Nieuwe soort van gezigtkundige begoocheling.
Deze gezigtkundige begoocheling kan door elk gemakkelijk worden daargesteld op navolgende wijze: Neem of maak van wit karton een rond of schijf van ten minste 25 duim middellijns. Verdeel dezelve, door middel van lijnen, in zeker getal gelijke vakjes, 16 bij voorbeeld, alle op het middelpunt uitloopende. Maak nu, digt aan den rand en in de rigting der verdeelingslijnen, eene reeks van langwerpige gaten, zoo ge wilt spleten, van 3 à 4 streep wijdte en 2 duim lang.

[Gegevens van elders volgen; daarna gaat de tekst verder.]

### config.mk
export PLATFORM = sky130hd
export DESIGN_NAME = apb4_master_bridge
export DESIGN_NICKNAME = d
export VERILOG_FILES = /design/src/rtl/apb4_master_pkg.sv /design/src/rtl/apb4_tmo_cnt.sv /design/src/rtl/apb4_master_bridge.sv
export SDC_FILE = /design/constraint.sdc
export NUM_CORES = 1
export LEC_CHECK = 0
export ABC_CLOCK_PERIOD_IN_PS = 1850
export BUFFER_PORTS_ARGS = -buffer_cell sky130_fd_sc_hd__buf_2
export CORE_AREA = 2 2 113 115
export DETAILED_ROUTE_END_ITERATION = 16
export DIE_AREA = 0 0 115 117
export HOLD_SLACK_MARGIN = 0.1
export PLACE_DENSITY = 0.72
export SETUP_SLACK_MARGIN = 0.15
export SYNTH_ARGS = -nofsm -noshare
export SYNTH_HDL_FRONTEND = slang
export SYNTH_SLANG_ARGS = --single-unit
### constraint.sdc
create_clock -name pclk -period 1.85 [get_ports pclk]
set_clock_uncertainty 0.05 [all_clocks]
set_input_delay 0.37 -clock pclk [delete_from_list [all_inputs] [get_ports pclk]]
set_output_delay 0.37 -clock pclk [all_outputs]
set_load 0.005 [all_outputs]
### src/rtl/apb4_master_pkg.sv
// Shared types and constants for the APB4 initiator bridge.
package apb4_master_pkg;

   typedef enum logic [1:0] {
      ST_IDLE   = 2'd0,
      ST_SETUP  = 2'd1,
      ST_ACCESS = 2'd2,
      ST_RESP   = 2'd3
   } state_e;

   localparam logic [2:0] PROT_NORMAL = 3'b000;
   localparam logic [2:0] PROT_PRIV   = 3'b001;

   // Byte-strobe width for a given data bus width.
   function automatic int unsigned APB4_STRB_W(input int unsigned data_width);
      return data_width / 8;
   endfunction

endpackage

### src/rtl/apb4_tmo_cnt.sv
// Saturating ACCESS-phase wait counter; done_c flags the cycle that reaches LIMIT.
module apb4_tmo_cnt #(
   parameter int unsigned WIDTH = 8,
   parameter int unsigned LIMIT = 255
) (
   input  logic clk,
   input  logic rst_n,
   input  logic en,
   input  logic clr,
   output logic done_c
);

   localparam logic [WIDTH-1:0] CNT_MAX = '1;
   localparam logic [WIDTH-1:0] LIM_M1  = (LIMIT == 0) ? '0 : WIDTH'(LIMIT - 1);

   logic [WIDTH-1:0] cnt;

   always_ff @(posedge clk) begin
      if (!rst_n) begin
         cnt <= '0;
      end else if (clr) begin
         cnt <= '0;
      end else if (en && (cnt != CNT_MAX)) begin
         cnt <= cnt + WIDTH'(1);
      end
   end

   // The cycle whose missing pready would make the LIMIT-th wait cycle; LIMIT=0 never fires.
   assign done_c = (LIMIT != 0) && en && (cnt == LIM_M1);

endmodule
==> src/rtl/fetch_unit_pkg.sv <==
// Shared definitions for the instruction fetch stage: the NOP reset value,
// FSM state type, queue entry layout and PC alignment helper.
package fetch_unit_pkg;

  localparam logic [31:0] RV_NOP_INSTR = 32'h0000_0013;
  localparam int unsigned ENTRY_W      = 64;

  // S_IDLE : no request on the bus
  // S_REQ  : request at the current PC is on the bus
  // S_STALE: request on the bus was overtaken by a redirect; its data is dropped
  typedef enum logic [1:0] {
    S_IDLE  = 2'd0,
    S_REQ   = 2'd1,
    S_STALE = 2'd2
  } fetch_state_e;

  // Queue entry: instruction word in the upper half, its PC in the lower half.
  typedef struct packed {
    logic [31:0] instr;
    logic [31:0] pc;
  } fetch_entry_t;

  function automatic logic [31:0] word_align(input logic [31:0] addr);
    return {addr[31:2], 2'b00};
  endfunction

endpackage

Maak de achterzijde des kartons zwart, en boor, eindelijk, een klein gaatje in het middelpunt, ten einde de schijf rondom een ijzerdraad of groote naald kan draaijen. Nu teekene men op de vakjes een stel beeldjes, welke trapswijze van de eene houding tot de andere overgaan. De toestel aldus gereed zijnde, doe men denzelven vrij snel draaijen voor een' spiegel, de witte zijde naar het glas gekeerd, en zie met één oog door de soort van gaas, door de gaten of spleten in derzelver ronddraaijing schijnbaar gevormd, zoodat men de beeldjes of figuren der schijf in den spiegel aanschouwe. Nu gaat, met betrekking tot het oog, van dezelfde plaats een beeldje uit, dat telkens eenigzins verschilt van dat, hetwelk hetzelve is voorgegaan, in zulker voege, dat, wanneer de snelheid der beweging groot genoeg is, om al deze opeenvolgende indrukken aan elkander te verbinden, men elk dezer kleine beeldjes trapswijze van houding meent te zien veranderen. Bij voorbeeld, men ziet een' kleinen dan ser, die eene pirouette maakt. Naar de volgreeks der beeldjes ziet men denzelven al sneller en sneller draaijen, verzeld van die ligchaamsbewegingen, welke aan de beeldjes bij opvolging door den teekenaar gegeven zijn, tot dat hij tot de eerste houding terugkeert; terwijl de grond, waarop hij staat, geheel dezelfde is in al de vakjes, en dus onbewegelijk schijnt. Deze begoocheling is volkomen, en men kan dezelve tot in het oneindige doen afwisselen. De proef slaagt het best bij den avond,
wanneer men het licht tusschen den spiegel en de schijf, zeer digt bij laatstgenoemde, plaatst. Wil men de werking bij dag waarnemen, zoo hange men den spiegel tegen een venster, opdat de schijf het meestmogelijke licht ontvange. Ook is zekere afstand van den spiegel noodzakelijk. Is men er te digt bij, zoo verliezen de figuren hare juistheid. Om de begoocheling volkomen te doen zijn, moeten de figuren goed geteekend, geschaduwd en gekleurd zijn.